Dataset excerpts
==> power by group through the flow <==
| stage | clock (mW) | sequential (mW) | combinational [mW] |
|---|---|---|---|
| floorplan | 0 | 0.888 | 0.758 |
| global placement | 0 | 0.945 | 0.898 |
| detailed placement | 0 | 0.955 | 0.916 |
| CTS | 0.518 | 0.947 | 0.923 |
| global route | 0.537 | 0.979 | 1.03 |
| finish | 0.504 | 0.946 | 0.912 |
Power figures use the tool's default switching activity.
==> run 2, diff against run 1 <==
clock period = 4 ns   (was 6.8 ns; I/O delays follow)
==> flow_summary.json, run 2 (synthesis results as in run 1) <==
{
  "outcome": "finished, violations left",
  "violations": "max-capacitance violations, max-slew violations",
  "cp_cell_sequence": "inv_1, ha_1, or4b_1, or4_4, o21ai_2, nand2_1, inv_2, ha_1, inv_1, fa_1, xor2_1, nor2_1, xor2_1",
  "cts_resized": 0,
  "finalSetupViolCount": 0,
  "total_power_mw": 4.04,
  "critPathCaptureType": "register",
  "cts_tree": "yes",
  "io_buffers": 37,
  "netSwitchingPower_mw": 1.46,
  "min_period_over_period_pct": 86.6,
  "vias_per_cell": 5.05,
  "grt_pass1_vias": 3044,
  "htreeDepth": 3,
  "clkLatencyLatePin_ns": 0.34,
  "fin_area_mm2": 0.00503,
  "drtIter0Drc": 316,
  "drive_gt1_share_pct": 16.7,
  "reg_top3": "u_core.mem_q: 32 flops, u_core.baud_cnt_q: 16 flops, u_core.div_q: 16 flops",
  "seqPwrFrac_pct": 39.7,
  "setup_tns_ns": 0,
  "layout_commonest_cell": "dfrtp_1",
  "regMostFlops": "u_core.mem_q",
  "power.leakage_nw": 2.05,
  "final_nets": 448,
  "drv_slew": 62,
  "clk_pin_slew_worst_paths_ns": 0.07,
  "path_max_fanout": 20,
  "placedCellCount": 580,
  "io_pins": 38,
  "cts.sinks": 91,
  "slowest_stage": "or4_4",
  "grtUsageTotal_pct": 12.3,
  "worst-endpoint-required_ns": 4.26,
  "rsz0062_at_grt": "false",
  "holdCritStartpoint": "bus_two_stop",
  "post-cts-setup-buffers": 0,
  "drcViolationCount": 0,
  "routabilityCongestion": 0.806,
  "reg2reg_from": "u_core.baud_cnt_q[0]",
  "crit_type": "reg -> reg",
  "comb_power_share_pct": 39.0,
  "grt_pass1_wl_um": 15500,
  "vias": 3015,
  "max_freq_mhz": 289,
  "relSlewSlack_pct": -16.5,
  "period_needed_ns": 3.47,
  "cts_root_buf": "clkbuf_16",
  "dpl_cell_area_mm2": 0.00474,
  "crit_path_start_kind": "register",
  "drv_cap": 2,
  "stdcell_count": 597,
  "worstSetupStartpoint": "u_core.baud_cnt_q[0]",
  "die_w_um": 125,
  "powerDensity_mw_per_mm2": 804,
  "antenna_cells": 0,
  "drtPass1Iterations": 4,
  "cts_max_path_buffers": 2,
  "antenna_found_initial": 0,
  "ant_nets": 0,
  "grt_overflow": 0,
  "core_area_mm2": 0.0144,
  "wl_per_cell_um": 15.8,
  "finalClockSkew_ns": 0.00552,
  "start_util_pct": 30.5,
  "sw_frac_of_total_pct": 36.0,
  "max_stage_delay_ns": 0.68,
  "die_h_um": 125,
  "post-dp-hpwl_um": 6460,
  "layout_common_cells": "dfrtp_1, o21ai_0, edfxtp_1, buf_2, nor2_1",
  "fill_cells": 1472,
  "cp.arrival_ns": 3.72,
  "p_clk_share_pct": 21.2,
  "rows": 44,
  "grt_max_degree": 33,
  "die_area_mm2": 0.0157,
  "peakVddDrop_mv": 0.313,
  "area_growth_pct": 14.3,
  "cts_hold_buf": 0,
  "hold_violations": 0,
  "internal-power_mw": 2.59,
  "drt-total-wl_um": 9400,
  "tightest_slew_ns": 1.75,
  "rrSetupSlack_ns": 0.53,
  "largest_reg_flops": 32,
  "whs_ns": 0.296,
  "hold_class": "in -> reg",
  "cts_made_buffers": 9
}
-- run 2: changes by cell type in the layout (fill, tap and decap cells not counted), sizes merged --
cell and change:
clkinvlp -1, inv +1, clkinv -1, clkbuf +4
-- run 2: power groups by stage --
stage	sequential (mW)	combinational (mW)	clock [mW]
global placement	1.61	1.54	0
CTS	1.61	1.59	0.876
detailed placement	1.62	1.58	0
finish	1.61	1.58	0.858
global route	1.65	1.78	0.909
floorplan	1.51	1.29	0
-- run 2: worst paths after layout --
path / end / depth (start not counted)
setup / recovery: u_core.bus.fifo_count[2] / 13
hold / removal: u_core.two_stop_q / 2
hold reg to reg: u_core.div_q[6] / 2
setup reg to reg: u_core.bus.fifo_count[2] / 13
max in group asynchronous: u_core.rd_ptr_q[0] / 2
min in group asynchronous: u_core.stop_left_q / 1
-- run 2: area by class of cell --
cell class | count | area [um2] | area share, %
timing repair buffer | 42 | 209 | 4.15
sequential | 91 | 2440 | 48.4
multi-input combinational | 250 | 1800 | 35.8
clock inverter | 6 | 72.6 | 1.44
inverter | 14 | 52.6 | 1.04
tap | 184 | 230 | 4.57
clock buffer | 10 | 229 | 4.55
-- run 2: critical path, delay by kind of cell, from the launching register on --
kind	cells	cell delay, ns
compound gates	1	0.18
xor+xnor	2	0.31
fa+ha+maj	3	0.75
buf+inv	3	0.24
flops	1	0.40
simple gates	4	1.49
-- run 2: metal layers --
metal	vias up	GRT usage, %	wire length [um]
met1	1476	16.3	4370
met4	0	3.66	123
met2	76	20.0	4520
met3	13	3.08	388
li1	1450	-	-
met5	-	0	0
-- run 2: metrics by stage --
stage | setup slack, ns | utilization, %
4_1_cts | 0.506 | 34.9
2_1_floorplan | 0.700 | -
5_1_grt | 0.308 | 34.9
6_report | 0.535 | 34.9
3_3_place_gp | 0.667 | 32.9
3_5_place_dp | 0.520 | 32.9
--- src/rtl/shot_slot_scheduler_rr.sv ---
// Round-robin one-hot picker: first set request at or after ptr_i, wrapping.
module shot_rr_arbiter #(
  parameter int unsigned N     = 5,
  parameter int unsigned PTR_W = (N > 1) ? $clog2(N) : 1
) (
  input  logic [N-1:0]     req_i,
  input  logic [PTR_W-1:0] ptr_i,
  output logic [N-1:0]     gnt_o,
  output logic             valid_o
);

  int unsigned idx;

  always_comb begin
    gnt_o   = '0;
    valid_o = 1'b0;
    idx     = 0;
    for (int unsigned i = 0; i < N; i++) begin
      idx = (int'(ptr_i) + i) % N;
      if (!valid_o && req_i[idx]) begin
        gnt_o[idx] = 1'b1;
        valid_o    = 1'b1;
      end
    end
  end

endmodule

### Activity
Give back each record exactly, from the first line through the last.

### Answer below
==> power by group through the flow <==
| stage | clock (mW) | sequential (mW) | combinational [mW] |
|---|---|---|---|
| floorplan | 0 | 0.888 | 0.758 |
| global placement | 0 | 0.945 | 0.898 |
| detailed placement | 0 | 0.955 | 0.916 |
| CTS | 0.518 | 0.947 | 0.923 |
| global route | 0.537 | 0.979 | 1.03 |
| finish | 0.504 | 0.946 | 0.912 |
Power figures use the tool's default switching activity.
==> run 2, diff against run 1 <==
clock period = 4 ns   (was 6.8 ns; I/O delays follow)
==> flow_summary.json, run 2 (synthesis results as in run 1) <==
{
  "outcome": "finished, violations left",
  "violations": "max-capacitance violations, max-slew violations",
  "cp_cell_sequence": "inv_1, ha_1, or4b_1, or4_4, o21ai_2, nand2_1, inv_2, ha_1, inv_1, fa_1, xor2_1, nor2_1, xor2_1",
  "cts_resized": 0,
  "finalSetupViolCount": 0,
  "total_power_mw": 4.04,
  "critPathCaptureType": "register",
  "cts_tree": "yes",
  "io_buffers": 37,
  "netSwitchingPower_mw": 1.46,
  "min_period_over_period_pct": 86.6,
  "vias_per_cell": 5.05,
  "grt_pass1_vias": 3044,
  "htreeDepth": 3,
  "clkLatencyLatePin_ns": 0.34,
  "fin_area_mm2": 0.00503,
  "drtIter0Drc": 316,
  "drive_gt1_share_pct": 16.7,
  "reg_top3": "u_core.mem_q: 32 flops, u_core.baud_cnt_q: 16 flops, u_core.div_q: 16 flops",
  "seqPwrFrac_pct": 39.7,
  "setup_tns_ns": 0,
  "layout_commonest_cell": "dfrtp_1",
  "regMostFlops": "u_core.mem_q",
  "power.leakage_nw": 2.05,
  "final_nets": 448,
  "drv_slew": 62,
  "clk_pin_slew_worst_paths_ns": 0.07,
  "path_max_fanout": 20,
  "placedCellCount": 580,
  "io_pins": 38,
  "cts.sinks": 91,
  "slowest_stage": "or4_4",
  "grtUsageTotal_pct": 12.3,
  "worst-endpoint-required_ns": 4.26,
  "rsz0062_at_grt": "false",
  "holdCritStartpoint": "bus_two_stop",
  "post-cts-setup-buffers": 0,
  "drcViolationCount": 0,
  "routabilityCongestion": 0.806,
  "reg2reg_from": "u_core.baud_cnt_q[0]",
  "crit_type": "reg -> reg",
  "comb_power_share_pct": 39.0,
  "grt_pass1_wl_um": 15500,
  "vias": 3015,
  "max_freq_mhz": 289,
  "relSlewSlack_pct": -16.5,
  "period_needed_ns": 3.47,
  "cts_root_buf": "clkbuf_16",
  "dpl_cell_area_mm2": 0.00474,
  "crit_path_start_kind": "register",
  "drv_cap": 2,
  "stdcell_count": 597,
  "worstSetupStartpoint": "u_core.baud_cnt_q[0]",
  "die_w_um": 125,
  "powerDensity_mw_per_mm2": 804,
  "antenna_cells": 0,
  "drtPass1Iterations": 4,
  "cts_max_path_buffers": 2,
  "antenna_found_initial": 0,
  "ant_nets": 0,
  "grt_overflow": 0,
  "core_area_mm2": 0.0144,
  "wl_per_cell_um": 15.8,
  "finalClockSkew_ns": 0.00552,
  "start_util_pct": 30.5,
  "sw_frac_of_total_pct": 36.0,
  "max_stage_delay_ns": 0.68,
  "die_h_um": 125,
  "post-dp-hpwl_um": 6460,
  "layout_common_cells": "dfrtp_1, o21ai_0, edfxtp_1, buf_2, nor2_1",
  "fill_cells": 1472,
  "cp.arrival_ns": 3.72,
  "p_clk_share_pct": 21.2,
  "rows": 44,
  "grt_max_degree": 33,
  "die_area_mm2": 0.0157,
  "peakVddDrop_mv": 0.313,
  "area_growth_pct": 14.3,
  "cts_hold_buf": 0,
  "hold_violations": 0,
  "internal-power_mw": 2.59,
  "drt-total-wl_um": 9400,
  "tightest_slew_ns": 1.75,
  "rrSetupSlack_ns": 0.53,
  "largest_reg_flops": 32,
  "whs_ns": 0.296,
  "hold_class": "in -> reg",
  "cts_made_buffers": 9
}
-- run 2: changes by cell type in the layout (fill, tap and decap cells not counted), sizes merged --
cell and change:
clkinvlp -1, inv +1, clkinv -1, clkbuf +4
-- run 2: power groups by stage --
stage	sequential (mW)	combinational (mW)	clock [mW]
global placement	1.61	1.54	0
CTS	1.61	1.59	0.876
detailed placement	1.62	1.58	0
finish	1.61	1.58	0.858
global route	1.65	1.78	0.909
floorplan	1.51	1.29	0
-- run 2: worst paths after layout --
path / end / depth (start not counted)
setup / recovery: u_core.bus.fifo_count[2] / 13
hold / removal: u_core.two_stop_q / 2
hold reg to reg: u_core.div_q[6] / 2
setup reg to reg: u_core.bus.fifo_count[2] / 13
max in group asynchronous: u_core.rd_ptr_q[0] / 2
min in group asynchronous: u_core.stop_left_q / 1
-- run 2: area by class of cell --
cell class | count | area [um2] | area share, %
timing repair buffer | 42 | 209 | 4.15
sequential | 91 | 2440 | 48.4
multi-input combinational | 250 | 1800 | 35.8
clock inverter | 6 | 72.6 | 1.44
inverter | 14 | 52.6 | 1.04
tap | 184 | 230 | 4.57
clock buffer | 10 | 229 | 4.55
-- run 2: critical path, delay by kind of cell, from the launching register on --
kind	cells	cell delay, ns
compound gates	1	0.18
xor+xnor	2	0.31
fa+ha+maj	3	0.75
buf+inv	3	0.24
flops	1	0.40
simple gates	4	1.49
-- run 2: metal layers --
metal	vias up	GRT usage, %	wire length [um]
met1	1476	16.3	4370
met4	0	3.66	123
met2	76	20.0	4520
met3	13	3.08	388
li1	1450	-	-
met5	-	0	0
-- run 2: metrics by stage --
stage | setup slack, ns | utilization, %
4_1_cts | 0.506 | 34.9
2_1_floorplan | 0.700 | -
5_1_grt | 0.308 | 34.9
6_report | 0.535 | 34.9
3_3_place_gp | 0.667 | 32.9
3_5_place_dp | 0.520 | 32.9
--- src/rtl/shot_slot_scheduler_rr.sv ---
// Round-robin one-hot picker: first set request at or after ptr_i, wrapping.
module shot_rr_arbiter #(
  parameter int unsigned N     = 5,
  parameter int unsigned PTR_W = (N > 1) ? $clog2(N) : 1
) (
  input  logic [N-1:0]     req_i,
  input  logic [PTR_W-1:0] ptr_i,
  output logic [N-1:0]     gnt_o,
  output logic             valid_o
);

  int unsigned idx;

  always_comb begin
    gnt_o   = '0;
    valid_o = 1'b0;
    idx     = 0;
    for (int unsigned i = 0; i < N; i++) begin
      idx = (int'(ptr_i) + i) % N;
      if (!valid_o && req_i[idx]) begin
        gnt_o[idx] = 1'b1;
        valid_o    = 1'b1;
      end
    end
  end

endmodule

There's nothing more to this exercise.